Publicacao/Comunicacao
Intimação - Sentença
SENTENÇA
Não se coaduna com o microssistema dos juizados especiais cíveis a realização de pesquisas de bens pelo juízo, sob pena de inviabilização do funcionamento regular, ocasionando inegável demora na tramitação dos demais processos. A experiência demonstra que a celeridade que se busca nos Juizados Cíveis, um dos pilares do funcionamento de importante meio de exercício da cidadania, restaria inviabilizada com a obrigatoriedade de os Juízos diligenciarem a localização das partes ou de bens pertencentes a esta. Conforme já decido pelo Supremo Tribunal Federal, "a opção pelo rito sumaríssimo é faculdade das partes, com as vantagens e limitações que a sua escolha acarreta". (RE 576.847-3, Rel.

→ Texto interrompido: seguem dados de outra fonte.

--- src/hdl/gpp_ports.sv ---
// general-purpose port block: two-way, input-only and output-only pins behind data memory
//
// Contract
// - each two-way pin has own direction flag
// - flag 0 selects input, 1 selects output
// - input-mode two-way pin is not driven
// - input-mode pin reads its pin level
// - port a write updates latch in input mode
// - output-mode pin drives its latch bit
// - write 1 drives high, 0 drives low
// - output-mode read returns actual pin level
// - power-on: input mode, latches cleared
// - ce reset, clock stop: input, latches kept
// - halt keeps directions and latches
// - port b reads three inputs, bit3 zero
// - port b write changes nothing
// - port d bit0 pin, tone when selected
// - output-only pins drive their latches
// - input-only pins pulled down, float reads 0
`timescale 1ns/1ps
`include "gpp_defines.svh"

module gpp_ports
   import gpp_pkg::*;
#(
   parameter int NUM_BIDIR = 2, // two-way pins on port a
   parameter int NUM_IN = 3     // input-only pins on port b
) (
   // clock and power-on reset
   input wire logic clk_i,
   input wire logic reset_i,
   // core data-memory access
   input wire gpp_mem_req_t mem_req_i,
   output logic [3:0] rdata_o,
   output logic rvalid_o,
   // core power state
   input wire gpp_power_t power_i,
   // tone source from the beep generator, same clock
   input wire logic tone_i,
   // port a two-way pins
   input wire logic [NUM_BIDIR-1:0] bidir_pin_i,
   output logic [NUM_BIDIR-1:0] bidir_pin_o,
   output logic [NUM_BIDIR-1:0] bidir_pin_oe_o,
   // port a output-only pins
   output logic [1:0] port_a_out_o,
   // port b input-only pins
   input wire logic [NUM_IN-1:0] port_b_pin_i,
   // port c output-only pins
   output logic [3:0] port_c_o,
   // port d tone-capable output pin
   output logic tone_capable_out_pin_o,
   // display enable flag toward the display driver
   output logic display_enable_flag_o
);

   ////////////////////////////////////////////////////////////////////////////////
   // decode helpers

   // true when the access writes the given address
   function automatic logic wr_hit(input gpp_mem_req_t req, input logic [6:0] target);
      wr_hit = req.wr && (req.addr == target);
   endfunction : wr_hit

   // true when a write may land: not halted, not forced by ce reset or clock stop
   function automatic logic wr_allowed(input gpp_power_t pw);
      wr_allowed = !pw.halt && !pw.ce_reset && !pw.clock_stop;
   endfunction : wr_allowed

   ////////////////////////////////////////////////////////////////////////////////
   // state

   logic [3:0] display_enable_ctrl; // direction, tone and display flags
   logic [3:0] port_a_bits;         // port a output latch
   logic [3:0] port_c_outputs;      // port c output latch
   logic port_d_output;             // port d bit 0 latch, bits 1-3 read zero
   logic [NUM_BIDIR-1:0] bidir_level; // settled two-way pin levels
   logic [NUM_IN-1:0] port_b_inputs;  // settled input-only pin levels
   logic [NUM_BIDIR+NUM_IN-1:0] sync_level; // synchroniser output
   logic [3:0] next_rdata; // read mux result
   logic force_input;      // ce reset or clock stop in progress

   assign force_input = power_i.ce_reset || power_i.clock_stop;

   ////////////////////////////////////////////////////////////////////////////////
   // pin input synchronisers

   // two-way and input-only pins share one synchroniser
   gpp_sync #(
      .WIDTH(NUM_BIDIR + NUM_IN)
   ) u_sync (
      .clk_i(clk_i),
      .reset_i(reset_i),
      .async_i({port_b_pin_i, bidir_pin_i}),
      .level_o(sync_level)
   );

   // split settled levels; undriven port b pins are pulled down outside, so read 0
   assign bidir_level = sync_level[NUM_BIDIR-1:0];
   assign port_b_inputs = sync_level[NUM_BIDIR+NUM_IN-1:NUM_BIDIR];

   ////////////////////////////////////////////////////////////////////////////////
   // display-enable control register

   // direction flags: cleared on power-on, forced to input on ce reset or clock stop
   always_ff @(posedge clk_i or posedge reset_i) begin
      if (reset_i) begin
         display_enable_ctrl <= `GPP_NIBBLE_ZERO;
      end else if (force_input) begin
         // only directions are forced; the other flags hold
         display_enable_ctrl[`GPP_BIT_DIR1:`GPP_BIT_DIR0] <= `GPP_DIR_INPUT;
      end else if (power_i.halt) begin
         // halted: everything stays as it was
         display_enable_ctrl <= display_enable_ctrl;
      end else if (wr_hit(mem_req_i, `GPP_ADDR_DISP_CTRL)) begin
         display_enable_ctrl <= mem_req_i.wdata;
      end
   end

   ////////////////////////////////////////////////////////////////////////////////
   // output latches

   // port a latch: written whatever the pin direction, kept over ce reset
   always_ff @(posedge clk_i or posedge reset_i) begin
      if (reset_i) begin
         port_a_bits <= `GPP_NIBBLE_ZERO;
      end else if (wr_allowed(power_i) && wr_hit(mem_req_i, `GPP_ADDR_PORT_A)) begin
         port_a_bits <= mem_req_i.wdata;
      end
   end

   // port c latch
   always_ff @(posedge clk_i or posedge reset_i) begin
      if (reset_i) begin
         port_c_outputs <= `GPP_NIBBLE_ZERO;
      end else if (wr_allowed(power_i) && wr_hit(mem_req_i, `GPP_ADDR_PORT_C)) begin
         port_c_outputs <= mem_req_i.wdata;
      end
   end

   // port d latch, bit 0 only
   always_ff @(posedge clk_i or posedge reset_i) begin
      if (reset_i) begin
         port_d_output <= 1'b0;
      end else if (wr_allowed(power_i) && wr_hit(mem_req_i, `GPP_ADDR_PORT_D)) begin
         port_d_output <= mem_req_i.wdata[`GPP_BIT_TONE_PIN];
      end
   end

   // port b has no storage; a write there is simply dropped

   ////////////////////////////////////////////////////////////////////////////////
   // pin drivers, all straight from flip-flops

   // two-way pins: drive latch when flag is 1, float when flag is 0
   assign bidir_pin_o = port_a_bits[NUM_BIDIR-1:0];
   assign bidir_pin_oe_o = display_enable_ctrl[`GPP_BIT_DIR1:`GPP_BIT_DIR0];

   // output-only pins follow their latches
   assign port_a_out_o = port_a_bits[3:2];
   assign port_c_o = port_c_outputs;
   assign display_enable_flag_o = display_enable_ctrl[`GPP_BIT_DISP];

   // tone pin: registered mux so the pin comes from a flip-flop
   always_ff @(posedge clk_i or posedge reset_i) begin
      if (reset_i) begin
         tone_capable_out_pin_o <= 1'b0;
      end else if (display_enable_ctrl[`GPP_BIT_TONE]) begin
         tone_capable_out_pin_o <= tone_i;
      end else begin
         tone_capable_out_pin_o <= port_d_output;
      end
   end

   ////////////////////////////////////////////////////////////////////////////////
   // read path

   // read mux: port a shows real pin levels for the two-way bits
   always_comb begin
      next_rdata = `GPP_NIBBLE_ZERO;
      unique case (mem_req_i.addr)
         `GPP_ADDR_DISP_CTRL: begin
            next_rdata = display_enable_ctrl;
         end
         `GPP_ADDR_PORT_A: begin
            // pin level in both directions, latch for output-only bits
            next_rdata = {port_a_bits[3:2], bidir_level};
         end
         `GPP_ADDR_PORT_B: begin
            // bit 3 has no pin and reads 0
            next_rdata = {1'b0, port_b_inputs};
         end
         `GPP_ADDR_PORT_C: begin
            next_rdata = port_c_outputs;
         end
         `GPP_ADDR_PORT_D: begin
            next_rdata = {3'h0, tone_capable_out_pin_o};
         end
         default: begin
            // unmapped address reads zero
            next_rdata = `GPP_NIBBLE_ZERO;
         end
      endcase
   end

   // read data register, answered the cycle after the strobe
   always_ff @(posedge clk_i or posedge reset_i) begin
      if (reset_i) begin
         rdata_o <= `GPP_NIBBLE_ZERO;
      end else if (mem_req_i.rd) begin
         rdata_o <= next_rdata;
      end
   end

   // read valid pulse
   always_ff @(posedge clk_i or posedge reset_i) begin
      if (reset_i) begin
         rvalid_o <= 1'b0;
      end else begin
         rvalid_o <= mem_req_i.rd;
      end
   end
endmodule : gpp_ports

Min. Eros Grau). No mesmo sentido, já deixou assentado o Superior Tribunal de Justiça que "...os Juizados Especiais são autônomos no que diz respeito ao seu procedimento, regulando-se com base em sistema normativo próprio, estatuído pela Lei n. 9.099/95, com princípios peculiares e regras específicas para o célere andamento de suas causas." (Recl. 4.278-RJ, Rel. Min. Maria Isabel Gallotti) Portanto, quando da opção pelo rito dos Juizados Cíveis, o autor tinha ciência da limitação em relação às diligências que poderia obter do Juízo, diante dos princípios que norteiam a atuação dos Juizados. Diante da ausência de bens penhoráveis nestes autos, julgo extinta a execução na forma doart. 53, §4º da Lei 9099/95. Após o trânsito em julgado, expeça-se certidão de crédito em favor do credor, caso requerido. Após, dê-se baixa e arquivem-se.